LUTHERAN: "The observance of the Lord's day (Sunday) is founded not on any command of God, but on the authority of the church."-"Augsburg Confession of Faith," quoted in Cox's Sabbath Manual, p. 287.
EPISCOPALIAN: "The festival of Sunday, like all other festivals, was always only a human ordinance, and it was far from the intentions of the apostles to establish a divine command in this respect, far from them and from the apostolic church, to transfer the laws of the Sabbath to Sunday."-Neander, The History of the Christian Religion and Church, p. 186.
METHODIST: "It is true there is no positivie command for infant baptism...Nor is there any for keeping holy the first day of the week."-Rev. Amos Binney, Theological Compend, pp. 180,181, 1902 ed.
BAPTIST: Dr, Edward T. Hiscox, author of The Baptist Manual, at a New York Ministers' Conference, Nov 13, 1893 said,
"There was and is a commandment to keep holy the Sabbath day, but that Sabbath day was not Sunday. It will be said, however, and with some show of triumph, that the Sabbath was transferred from the seventh to the first day of the week, with all it's duties, privileges, and sanctions. Earnestly desiring information on this subject, which I have studied for many years, I ask, Where can the record of such a transaction be found? Not in the New Testament, absolutely not. There is no Scriptural evidence of the change of the Sabbath institution from the seventh to the first day of the week.

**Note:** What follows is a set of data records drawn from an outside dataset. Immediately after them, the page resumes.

<file path="src/rtl/ctrl_pkg.sv">
// Shared encodings for the multicycle control FSM: state codes, ARM condition
// codes and datapath mux selects.
package ctrl_pkg;

  typedef enum logic [3:0] {
    StIdle     = 4'd0,
    StFetch    = 4'd1,
    StDecode   = 4'd2,
    StMemAddr  = 4'd3,
    StMemRead  = 4'd4,
    StMemWb    = 4'd5,
    StMemWrite = 4'd6,
    StExecR    = 4'd7,
    StExecI    = 4'd8,
    StAluWb    = 4'd9,
    StBranch   = 4'd10,
    StError    = 4'd11
  } state_t;

  localparam logic [3:0] CondEq = 4'h0;
  localparam logic [3:0] CondNe = 4'h1;
  localparam logic [3:0] CondCs = 4'h2;
  localparam logic [3:0] CondCc = 4'h3;
  localparam logic [3:0] CondMi = 4'h4;
  localparam logic [3:0] CondPl = 4'h5;
  localparam logic [3:0] CondVs = 4'h6;
  localparam logic [3:0] CondVc = 4'h7;
  localparam logic [3:0] CondHi = 4'h8;
  localparam logic [3:0] CondLs = 4'h9;
  localparam logic [3:0] CondGe = 4'hA;
  localparam logic [3:0] CondLt = 4'hB;
  localparam logic [3:0] CondGt = 4'hC;
  localparam logic [3:0] CondLe = 4'hD;
  localparam logic [3:0] CondAl = 4'hE;

  localparam logic [1:0] SrcBReg  = 2'b00;
  localparam logic [1:0] SrcBImm  = 2'b01;
  localparam logic [1:0] SrcBFour = 2'b10;

  localparam logic [1:0] ResAluOut = 2'b00;
  localparam logic [1:0] ResRdData = 2'b01;
  localparam logic [1:0] ResAluRes = 2'b10;

  localparam logic [1:0] OpDp     = 2'b00;
  localparam logic [1:0] OpMem    = 2'b01;
  localparam logic [1:0] OpBranch = 2'b10;

endpackage

</file>
<file path="src/rtl/cond_check.sv">
// ARM condition-code evaluation against {N,Z,C,V}; AL and 1111 always pass.
module cond_check
  import ctrl_pkg::*;
(
  input  logic [3:0] cond,
  input  logic [3:0] flags,
  output logic       pass
);

  logic n, z, c, v;
  assign {n, z, c, v} = flags;

  always_comb begin
    pass = 1'b1;
    case (cond)
      CondEq:  pass = z;
      CondNe:  pass = !z;
      CondCs:  pass = c;
      CondCc:  pass = !c;
      CondMi:  pass = n;
      CondPl:  pass = !n;
      CondVs:  pass = v;
      CondVc:  pass = !v;
      CondHi:  pass = c && !z;
      CondLs:  pass = !c || z;
      CondGe:  pass = (n == v);
      CondLt:  pass = (n != v);
      CondGt:  pass = !z && (n == v);
      CondLe:  pass = z || (n != v);
      default: pass = 1'b1;
    endcase
  end

endmodule

</file>
<file path="src/rtl/multicycle_ctrl.sv">
// Multicycle control FSM: fetch/decode/execute/memory/writeback sequencing with a
// memory-ready handshake, wait-state watchdog and condition-code gating.
module multicycle_ctrl
  import ctrl_pkg::*;
#(
  parameter bit          MEM_HANDSHAKE = 1'b1,
  parameter int unsigned TIMEOUT_CYC   = 15,
  parameter bit          COND_EN       = 1'b1
) (
  input  logic       clk,
  input  logic       reset,
  input  logic [1:0] op,
  input  logic [5:0] funct,
  input  logic [3:0] rd,
  input  logic [3:0] cond,
  input  logic [3:0] flags,
  input  logic       mem_ready,
  output logic       mem_req,
  output logic       mem_w,
  output logic       adr_src,
  output logic       ir_write,
  output logic       pc_write,
  output logic       reg_w,
  output logic       alu_src_a,
  output logic [1:0] alu_src_b,
  output logic [1:0] result_src,
  output logic       alu_op,
  output logic       flag_w_en,
  output logic       link,
  output logic       bus_error,
  output logic [3:0] state_o
);

  localparam int unsigned WdW = (TIMEOUT_CYC > 0) ? $clog2(TIMEOUT_CYC + 1) : 1;
  localparam logic [WdW-1:0] WdLast = WdW'(TIMEOUT_CYC - 1);

  state_t         state_q, state_d;
  logic [WdW-1:0] wd_q, wd_d;
  logic           ready, waiting, wd_expire, cond_pass, cmp_cmd;

  cond_check u_cond_check (
    .cond  (cond),
    .flags (flags),
    .pass  (cond_pass)
  );

  assign ready     = MEM_HANDSHAKE ? mem_ready : 1'b1;
  assign waiting   = (state_q == StFetch) || (state_q == StMemRead) || (state_q == StMemWrite);
  // Fires on the edge that would complete the TIMEOUT_CYC-th wait cycle.
  assign wd_expire = (TIMEOUT_CYC != 0) && waiting && !ready && (wd_q == WdLast);
  assign cmp_cmd   = (funct[4:3] == 2'b10);
  assign state_o   = state_q;

  always_ff @(posedge clk or negedge reset) begin
    if (!reset) begin
      state_q <= StIdle;
      wd_q    <= '0;
    end else begin
      state_q <= state_d;
      wd_q    <= wd_d;
    end
  end

  always_comb begin
    state_d = state_q;
    case (state_q)
      StIdle:     state_d = StFetch;
      StFetch:    state_d = ready ? StDecode : (wd_expire ? StError : StFetch);
      StDecode: begin
        if (COND_EN && !cond_pass) begin
          state_d = StFetch;
        end else begin
          case (op)
            OpMem:    state_d = StMemAddr;
            OpDp:     state_d = funct[5] ? StExecI : StExecR;
            OpBranch: state_d = StBranch;
            default:  state_d = StFetch;
          endcase
        end
      end
      StMemAddr:  state_d = funct[0] ? StMemRead : StMemWrite;
      StMemRead:  state_d = ready ? StMemWb : (wd_expire ? StError : StMemRead);
      StMemWb:    state_d = StFetch;
      StMemWrite: state_d = ready ? StFetch : (wd_expire ? StError : StMemWrite);
      StExecR:    state_d = StAluWb;
      StExecI:    state_d = StAluWb;
      StAluWb:    state_d = StFetch;
      StBranch:   state_d = StFetch;
      StError:    state_d = StError;
      default:    state_d = StIdle;
    endcase
    wd_d = (waiting && !ready && (state_d == state_q)) ? wd_q + WdW'(1) : '0;
  end

  always_comb begin
    mem_req    = 1'b0;
    mem_w      = 1'b0;
    adr_src    = 1'b0;
    ir_write   = 1'b0;
    pc_write   = 1'b0;
    reg_w      = 1'b0;
    alu_src_a  = 1'b0;
    alu_src_b  = SrcBReg;
    result_src = ResAluOut;
    alu_op     = 1'b0;
    flag_w_en  = 1'b0;
    link       = 1'b0;
    bus_error  = 1'b0;
    case (state_q)
      StFetch: begin
        mem_req    = 1'b1;
        alu_src_a  = 1'b1;
        alu_src_b  = SrcBFour;
        result_src = ResAluRes;
        ir_write   = ready;
        pc_write   = ready;
      end
      StDecode: begin
        alu_src_a  = 1'b1;
        alu_src_b  = SrcBFour;
        result_src = ResAluRes;
      end
      StMemAddr:  alu_src_b = SrcBImm;
      StMemRead: begin
        mem_req = 1'b1;
        adr_src = 1'b1;
      end
      StMemWb: begin
        result_src = ResRdData;
        reg_w      = 1'b1;
        pc_write   = (rd == 4'd15);
      end
      StMemWrite: begin
        mem_req = 1'b1;
        mem_w   = 1'b1;
        adr_src = 1'b1;
      end
      StExecR, StExecI: begin
        alu_src_b = (state_q == StExecI) ? SrcBImm : SrcBReg;
        alu_op    = 1'b1;
        flag_w_en = funct[0];
      end
      StAluWb: begin
        reg_w    = !cmp_cmd;
        pc_write = !cmp_cmd && (rd == 4'd15);
      end
      StBranch: begin
        alu_src_b  = SrcBImm;
        result_src = ResAluRes;
        pc_write   = 1'b1;
        link       = funct[4];
        reg_w      = funct[4];
      end
      StError:  bus_error = 1'b1;
      default: ;
    endcase
  end

endmodule

</file>
<file path="config.mk">
export PLATFORM = sky130hd
export DESIGN_NAME = multicycle_ctrl
export DESIGN_NICKNAME = d
export VERILOG_FILES = /design/src/rtl/ctrl_pkg.sv /design/src/rtl/cond_check.sv /design/src/rtl/multicycle_ctrl.sv
export SDC_FILE = /design/constraint.sdc
export NUM_CORES = 1
export LEC_CHECK = 0
export ABC_CLOCK_PERIOD_IN_PS = 5000
export CORE_ASPECT_RATIO = 1.1
export CORE_MARGIN = 5
export CORE_UTILIZATION = 43
export CTS_CLUSTER_DIAMETER = 150
export DETAILED_ROUTE_END_ITERATION = 10
export GPL_TIMING_DRIVEN = 0
export PLACE_DENSITY = 0.87
export SKIP_LAST_GASP = 1
export SLEW_MARGIN = 20
export SYNTH_ARGS = -nofsm -noshare
export SYNTH_HDL_FRONTEND = slang
export SYNTH_HIERARCHICAL = 1
export SYNTH_SLANG_ARGS = --single-unit
</file>
<file path="constraint.sdc">
create_clock -name clk -period 5 [get_ports clk]
set_clock_uncertainty 0.15 [all_clocks]
set_input_delay 0.5 -clock clk [delete_from_list [all_inputs] [get_ports clk]]
set_output_delay 0.5 -clock clk [all_outputs]
set_load 0.05 [all_outputs]
</file>
# Word level (Yosys, flattened, before mapping)
# Cells that the tools add are included.
dict set report classes {
  add_sub_neg 1
  reduce_logical 26
  n_eq_ne 32
  n_mux 27
}
# op n
set op_table {}
lappend op_table {{4-bit == test, second input constant} 12}
lappend op_table {{4-bit two-way mux} 9}
lappend op_table {{4-bit by 3-bit == test with 1-bit output, second input constant} 8}
lappend op_table {{4-bit one-hot mux with 8 select lines} 1}
lappend op_table {{4-bit by 2-bit == test with 1-bit output, second input constant} 4}
lappend op_table {{1-bit one-hot mux with 14 select lines} 1}
lappend op_table {{4-bit one-hot mux with 3 select lines} 1}
lappend op_table {{1-bit two-way mux} 10}
lappend op_table {{4-bit by 1-bit == test with 1-bit output, second input constant} 2}
lappend op_table {{4-bit logical NOT} 2}
lappend op_table {{2-bit OR reduction} 4}
lappend op_table {{1-bit logical AND} 6}
lappend op_table {{1-bit logical NOT} 6}
lappend op_table {{2-bit one-hot mux with 3 select lines} 1}
lappend op_table {{3-bit OR reduction} 2}
lappend op_table {{4-bit by 1-bit adder with 4-bit output, second input constant} 1}
lappend op_table {{2-bit == test, second input constant} 2}
lappend op_table {{4-bit == test} 1}
lappend op_table {{1-bit logical OR} 4}
lappend op_table {{1-bit one-hot mux with 4 select lines} 1}
lappend op_table {{2-bit one-hot mux with 2 select lines} 1}
lappend op_table {{4-bit OR reduction} 1}
lappend op_table {{1-bit one-hot mux with 3 select lines} 1}
lappend op_table {{2-bit by 1-bit == test with 1-bit output, second input constant} 1}
lappend op_table {{other kinds (4)} 4}
dict set report word_totals {
  register_bits 8
  word_cells 88
  input_bits 23
  output_inout_bits 19
}

# Longest topological paths before layout
# Gate-level depths: netlist (run 1).
dict set report depth {
  word_depth 11
  depth_mapped 9
  depth_no_buf 8
}

# Hierarchy
# The synthesis (run 1) kept the hierarchy.
# mod cells_per_inst instances area_each_um2 seq_area_each_um2
set modules_own_cells {}
lappend modules_own_cells {multicycle_ctrl 92 1 693.2 200.2}
lappend modules_own_cells {cond_check 23 1 165.2 0.0}

# Worst setup path after synthesis (run 1)
# OpenSTA, ideal clock, no wires.
dict set report synth_path {
  path_kind {reg-to-output}
  startpoint {register state_q[3], in the netlist state_o[3]}
  endpoint {output port flag_w_en}
  required_ns 4.350
  stages_incl_launch_ff 5
  t_arrival_ns 2.415
  slack_ns 1.935
  path_buffers 1
  path_cell_list {dfrtp_1 clkbuf_1 nand2b_1 o22ai_1 and2_1}
}
dict set report synth_via {
  elab_chain_cells 3
  elab_cells_between_ends 4
  classes_between {eq/ne (2); mux (1); reduce/logical (1)}
}
# element line
set synth_rtl {}
lappend synth_rtl {{start, declared} multicycle_ctrl.sv:37} ;# state_t state_q, state_d;
lappend synth_rtl {{start signal, assigned} multicycle_ctrl.sv:56} ;# state_q <= StIdle;
lappend synth_rtl {{start signal, assigned} multicycle_ctrl.sv:59} ;# state_q <= state_d;
lappend synth_rtl {{4-bit == test / 4-bit by 3-bit == test with 1-bit output (equally long branches)} multicycle_ctrl.sv:109} ;# case (state_q)
lappend synth_rtl {{2-bit OR reduction (no source line) (*)} n/a}
lappend synth_rtl {{1-bit two-way mux (*)} multicycle_ctrl.sv:109}
lappend synth_rtl {{end, declared} multicycle_ctrl.sv:28} ;# output logic flag_w_en,
# Every way passes the cells marked *; elsewhere a longest branch is shown, timed or not.

# Worst setup path after layout (run 1)
dict set report layout_path {
  startpoint {register state_q[0], in the netlist state_o[0]}
  endpoint {output port pc_write}
}
dict set report layout_via {
  elab_chain_cells 2
  elab_cells_between_ends 5
  classes_between {eq/ne (4); mux (1)}
}
# element line
set layout_rtl {}
lappend layout_rtl {{4-bit == test (tied with other cells)} multicycle_ctrl.sv:109}
lappend layout_rtl {{1-bit one-hot mux with 4 select lines (*)} multicycle_ctrl.sv:109}
lappend layout_rtl {{end, declared} multicycle_ctrl.sv:22} ;# output logic pc_write,
# Marks and branches as above.

==> results_dict.tcl, run 1 <==
set metrics [dict create \
    reg2reg_to "state_o[0]$_DFF_PN0_" \
    syn-num-nets 140 \
    track_usage 0.168 \
    yosysWarnings 6 \
    final-max-slew-violation-count 0 \
    clkTransAtPathRegs_ns 0.04 \
    synth.area.top_cells "dfrtp_1 23%, nor2_1 7.0%, a21oi_1 5.2%" \
    critPathMaxFanout 10 \
    setup_viol 0 \
    start_util 0.439 \
    crit-reg2reg-launch "state_o[1]$_DFF_PN0_" \
    worstHoldEndpoint "wd_q[0]$_DFF_PN0_" \
    vias 964 \
    synthArstFlopShare 1.00 \
    synth_seq_area_share 0.233 \
    drt-total-wl_um 2340 \
    synthCells 115 \
    fill_cells 191 \
    synthToLayoutAreaGrowth_pct 51.0 \
    clock_latency_ns 0.26 \
    drc 0 \
    ioPinCount 42 \
    ys_seq_elements 8 \
    r2r_cells 4 \
    rsz0062_at_grt "false" \
    cts_resized 0 \
    die_w_um 52.6 \
    nets 183 \
    die-area_mm2 0.00299 \
    wire_per_inst_um 12.7 \
    endpoint_kind "output pin" \
    period_minus_slack_ns 3.06 \
    ant_nets 0 \
    h-tree-depth 1 \
    gp_congestion 0.822 \
    antenna_found_initial 0 \
    power_density_mw_per_mm2 614 \
    clock.fmax_mhz 327 \
    crit_required_ns 4.35 \
    grt_pass1_vias 958 \
    antenna_cells 0 \
    grt_pass1_wl_um 3910 \
    setup_tns_ns 0 \
    firstDrtPassIters 4 \
    slew_headroom 0.656 \
    num_rows 17 \
    core_area_mm2 0.00196 \
    synthesis.area_um2 858 \
    critPathKind "reg -> out" \
    viasPerCell 5.24 \
    regToRegSetupSlack_ns 3.17 \
    synth_top_area_share 0.233 \
    cts.sinks 8 \
    post_cts_buffers 0 \
    tightest_slew_ns 0.514 \
    yosysMostFrequentCell "nor2_1" \
    finalCritPeriodShare 0.612 \
    hp-class "reg -> reg" \
    yosysTopAreaCell "dfrtp_1" \
    drive_gt1_frac 0.0833 \
    postCtsHoldBufs 0 \
    synth_edf_count 0 \
    dp_hpwl_um 1920 \
    avgSynthCellArea_um2 7.46 \
    cts_root_buf "clkbuf_4" \
    leakage_nw 0.506 \
    ys_top_cells_by_count "16 x nor2_1, 9 x a21oi_1, 8 x dfrtp_1, 8 x nand2_1, 7 x nand2b_1" \
    cts_buffer_depth 2 \
    maxCapViolCount 0 \
    start_kind "register" \
    die_y_um 56.9 \
    port_buffers 38 \
    cts_tree "done" \
    drt_first_iter_violations 15 \
    worstHoldStart "wd_q[0]$_DFF_PN0_" \
    yosys.cell_types.count 42 \
    numCtsBuffers 3 \
    worst_ep_arrival_time_ns 2.41 \
    hold_viol_final 0 \
    grt_max_degree 11 \
    vdd_drop_max_uv 536 \
    synth_flop_cell "dfrtp_1" \
    overflow 0 \
    status "completed" \
    whs_path_depth 1 \
    holdWs_ns 0.349 \
]
-- placed cells by master (no fill, tap or decap), types with 2 or more instances in the layout --
cell / synthesis / layout
xnor2_1: 5 / 5
ha_1: 2 / 2
nand3b_1: 2 / 2
clkbuf_4: 0 / 3
a21oi_1: 9 / 9
o22ai_1: 3 / 3
inv_1: 5 / 5
nor2_1: 16 / 16
a31oi_1: 3 / 3
nand3_1: 3 / 3
buf_2: 3 / 3
nand2_1: 8 / 8
nand2b_1: 7 / 7
dfrtp_1: 8 / 8
nor3b_1: 3 / 3
o21ai_1: 2 / 2
o21ai_0: 3 / 3
clkbuf_1: 2 / 2
or2_1: 2 / 2
clkdlybuf4s50_1: 0 / 38
nor2b_1: 6 / 6
-- metrics by stage --
step | worst slack [ns] | utilization | std cells | total power, mW | area (um^2)
6_report | 1.94 | 0.662 | 184 | 0.796 | 1300
3_5_place_dp | 2.03 | 0.651 | 181 | 0.749 | 1270
2_1_floorplan | 1.94 | - | 115 | 0.553 | 858
3_3_place_gp | 2.05 | 0.651 | 181 | 0.739 | 1270
5_1_grt | 1.75 | 0.662 | 184 | 0.843 | 1300
4_1_cts | 1.95 | 0.662 | 184 | 0.800 | 1300
-- power breakdown --
part / leakage (nW) / switching (mW) / internal [mW]
Clock: 0.0138 / 0.0207 / 0.0274
Combinational: 0.388 / 0.418 / 0.226
Sequential: 0.105 / 0.0198 / 0.0843
-- registers in the layout, indices dropped and copies added (netlist names) --
signal   count
wd_q         4
state_o      4
-- final cells by class --
class / count / area (um^2) / share of cell area
Multi-Input combinational cell: 95 / 598 / 0.461
Timing Repair Buffer: 38 / 380 / 0.293
Sequential cell: 8 / 200 / 0.154
Buffer: 7 / 41.3 / 0.0319
Tap cell: 28 / 35.0 / 0.0270
Clock buffer: 3 / 22.5 / 0.0174
Inverter: 5 / 18.8 / 0.0145
-- routing by layer --
layer | track usage | vias to the layer above | part of all wire
met5 | 0 | - | 0
met2 | 0.300 | 34 | 0.51
li1 | - | 486 | -
met3 | 0.0186 | 5 | 0.056
met4 | 0.0766 | 0 | 0.017
met1 | 0.193 | 439 | 0.42
-- worst max-delay path, stage by stage, from the launching register on --
cell,delay [ns]
dfrtp_1,0.33
buf_2,0.18
clkbuf_1,0.37
nand3b_1,0.15
nor2_1,0.11
a21oi_1,0.05
o22ai_1,0.14
clkdlybuf4s50_1,0.83
-- worst max-delay path by stage --
stage,start,to,slack [ns],cells past startpoint
6_report,state_o[0]$_DFF_PN0_,pc_write,1.94,7
5_1_grt,state_o[0]$_DFF_PN0_,pc_write,1.75,7
4_1_cts,state_o[0]$_DFF_PN0_,pc_write,1.95,7
3_5_place_dp,cond[1],state_o[0]$_DFF_PN0_,2.03,9
3_3_place_gp,cond[1],state_o[0]$_DFF_PN0_,2.05,9
2_1_floorplan,state_o[3]$_DFF_PN0_,flag_w_en,1.94,4
-- cells by family after synthesis --
logic type                 synth area share
AOI/OAI and AO/OA                     0.245
xor gates and xnor gates             0.0612
adders and majority gates            0.0291
buffers and inverters                0.0700
DFF                                   0.233
muxes                                0.0117
and+or+nand+nor                       0.350
Note: power is estimated with default switching activity, not from simulation.
==> run 2: changes to the inputs <==
Settings changed: ABC_CLOCK_PERIOD_IN_PS 5000 to 2600, CORE_UTILIZATION 43 to 36, PLACE_DENSITY 0.87 to 0.77.
Clock period 5 ns to 2.6 ns, I/O delays scaled along.
==> run 2 against run 1 <==
  * Worst setup slack got worse by 1.8 ns
  * Worst hold slack worse by 0.22 ns
  * Die area increased by 16%
  * Count of clock-buffer cells in the layout did not move
  * Cell count grew 1.1%
  * Register-to-register slack got worse by 2.4 ns
  * Combinational power grew 85%
==> results_dict.tcl, run 2 (synthesis gave the netlist of run 1 again) <==
set metrics [dict create \
    status "completed" \
    register_area_um2 200 \
    clock_latency_ns 0.25 \
    start_kind "register" \
    drc 0 \
    drt_first_iter_violations 21 \
    die-area_mm2 0.00346 \
    vdd_drop_max_uv 622 \
    fill_cells 235 \
    antenna_found_initial 0 \
    finalCritPeriodShare 0.949 \
    cts_root_buf "clkbuf_4" \
    num_rows 18 \
    worst_ep_arrival_time_ns 2.06 \
    setup_tns_ns 0 \
    regToRegSetupSlack_ns 0.82 \
    core_area_mm2 0.00227 \
    overflow 0 \
    cts_buffer_depth 2 \
    grt_max_degree 11 \
    clock.fmax_mhz 405 \
    tightest_slew_ns 0.511 \
    start_util 0.377 \
    die_w_um 56.6 \
    viasPerCell 5.21 \
    dp_hpwl_um 2010 \
    fin_ws_ns 0.133 \
    wire_per_inst_um 13.2 \
    period_minus_slack_ns 2.47 \
    nets 183 \
    final_core_util 0.576 \
    hp-class "in -> async" \
    port_buffers 38 \
    drive_gt1_frac 0.109 \
    numCtsBuffers 3 \
    worstPathCellList "clkbuf_1 -> nand2b_1 -> o22ai_2 -> and2_1 -> dlygate4sd2_1" \
    gp_congestion 0.815 \
    critPathMaxFanout 10 \
    power_density_mw_per_mm2 1130 \
    cts.sinks 8 \
    track_usage 0.148 \
    setup_viol 0 \
    firstDrtPassIters 4 \
    post_cts_buffers 0 \
    antenna_cells 0 \
    final-max-slew-violation-count 0 \
    rsz0062_at_grt "false" \
    r2r_cells 4 \
    final_cell_mix "23 x clkdlybuf4s50_1, 16 x nor2_1, 9 x dlygate4sd2_1" \
    die_y_um 61.2 \
    vias 969 \
    cp_slowest_stage_delay_ns 0.52 \
    multi_input_area_um2 614 \
    cts_tree "done" \
    maxCapViolCount 0 \
    grt_pass1_wl_um 4130 \
    p_total_mw 1.49 \
    drt-total-wl_um 2450 \
    leakage_nw 0.619 \
    endpoint_kind "output pin" \
    clkTransAtPathRegs_ns 0.05 \
    ioPinCount 42 \
    grt_pass1_vias 955 \
    h-tree-depth 1 \
    crit_required_ns 2.19 \
    critPathSlowestCell "dlygate4sd2_1" \
    dp_slack_ns -0.165 \
    hold_viol_final 0 \
    ant_nets 0 \
    final_common_cell "clkdlybuf4s50_1" \
    slew_headroom 0.659 \
    critPathKind "reg -> out" \
    synthToLayoutAreaGrowth_pct 52.8 \
]
==> run 2: repair_timing <==
action,CTS,global route
resized for setup,10,7
setup endpoints to repair,10,6
hold buffers,0,0
==> run 2: worst max-delay path, delay by kind of cell, from the launching register on <==
family,cells,cell delay [ns]
AOI/OAI and AO/OA,1,0.19
and+or+nand+nor,2,0.46
DFF,1,0.39
buffers and inverters,2,0.76
==> run 2: cell type report <==
class | count | area share
Multi-Input combinational cell | 95 | 0.469
Sequential cell | 8 | 0.153
Tap cell | 30 | 0.0286
Buffer | 7 | 0.0315
Clock buffer | 3 | 0.0172
Inverter | 5 | 0.0143
Timing Repair Buffer | 38 | 0.287
==> run 2: per-stage QoR <==
step	area (um^2)	cells	hold slack (ns)
CTS	1300	186	0.133
floorplan	875	115	-0.186
detailed placement	1290	183	0.328
global placement	1290	183	0.317
finish	1310	186	0.129
global route	1310	186	0.158
==> run 2: path summary, 6_finish.rpt <==
check	to	from
max in group asynchronous	state_o[0]$_DFF_PN0_	reset
min reg2reg	wd_q[0]$_DFF_PN0_	wd_q[0]$_DFF_PN0_
min	wd_q[2]$_DFF_PN0_	reset
max reg2reg	state_o[0]$_DFF_PN0_	state_o[1]$_DFF_PN0_
min in group clk	wd_q[0]$_DFF_PN0_	wd_q[0]$_DFF_PN0_
max	flag_w_en	state_o[3]$_DFF_PN0_
==> run 2: per-layer routing <==
layer  routed length [um]  vias to the layer above  share of wire  global-route usage
li1                     -                      490              -                   -
met1                  987                      445           0.40               0.156
met2                 1280                       32           0.52               0.295
met3                  175                        2          0.072              0.0377
met4                    8                        0         0.0033              0.0373
met5                    0                        -              0                   0
==> run 2: report_power, final <==
part / internal (mW) / switching [mW]
Combinational: 0.386 / 0.809
Clock: 0.0527 / 0.0406
Sequential: 0.162 / 0.0362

"Of course," he continues, "I quite well know that Sunday did come into use in early Christian history as a religious day, as we learn from early Christian fathers and other sources. But what a pity that it comes branded with the mark of Paganism, and christened with the name of the sun god, when adopted and sanctioned from the papal apostasy, and bequeathed as a sacred legacy to Protestantism!"
Our Creator instituted the Sabbath at Creation. He made keeping the Sabbath a commandment. He never abolished, or, changed it.
Jesus prophesied the Sabbath, still, being kept during the Great Tribulation:
"But pray ye that your flight be not in the winter, neither on the Sabbath day: For then shall be Great Tribulation, such as was not since the beginning of the world to this time, NOR EVER SHALL BE..." Matt 24:20,21.
And we are not there, yet.
Commandments, are not requests. If we choose which commandments, that, we want to obey, then, who is Lord?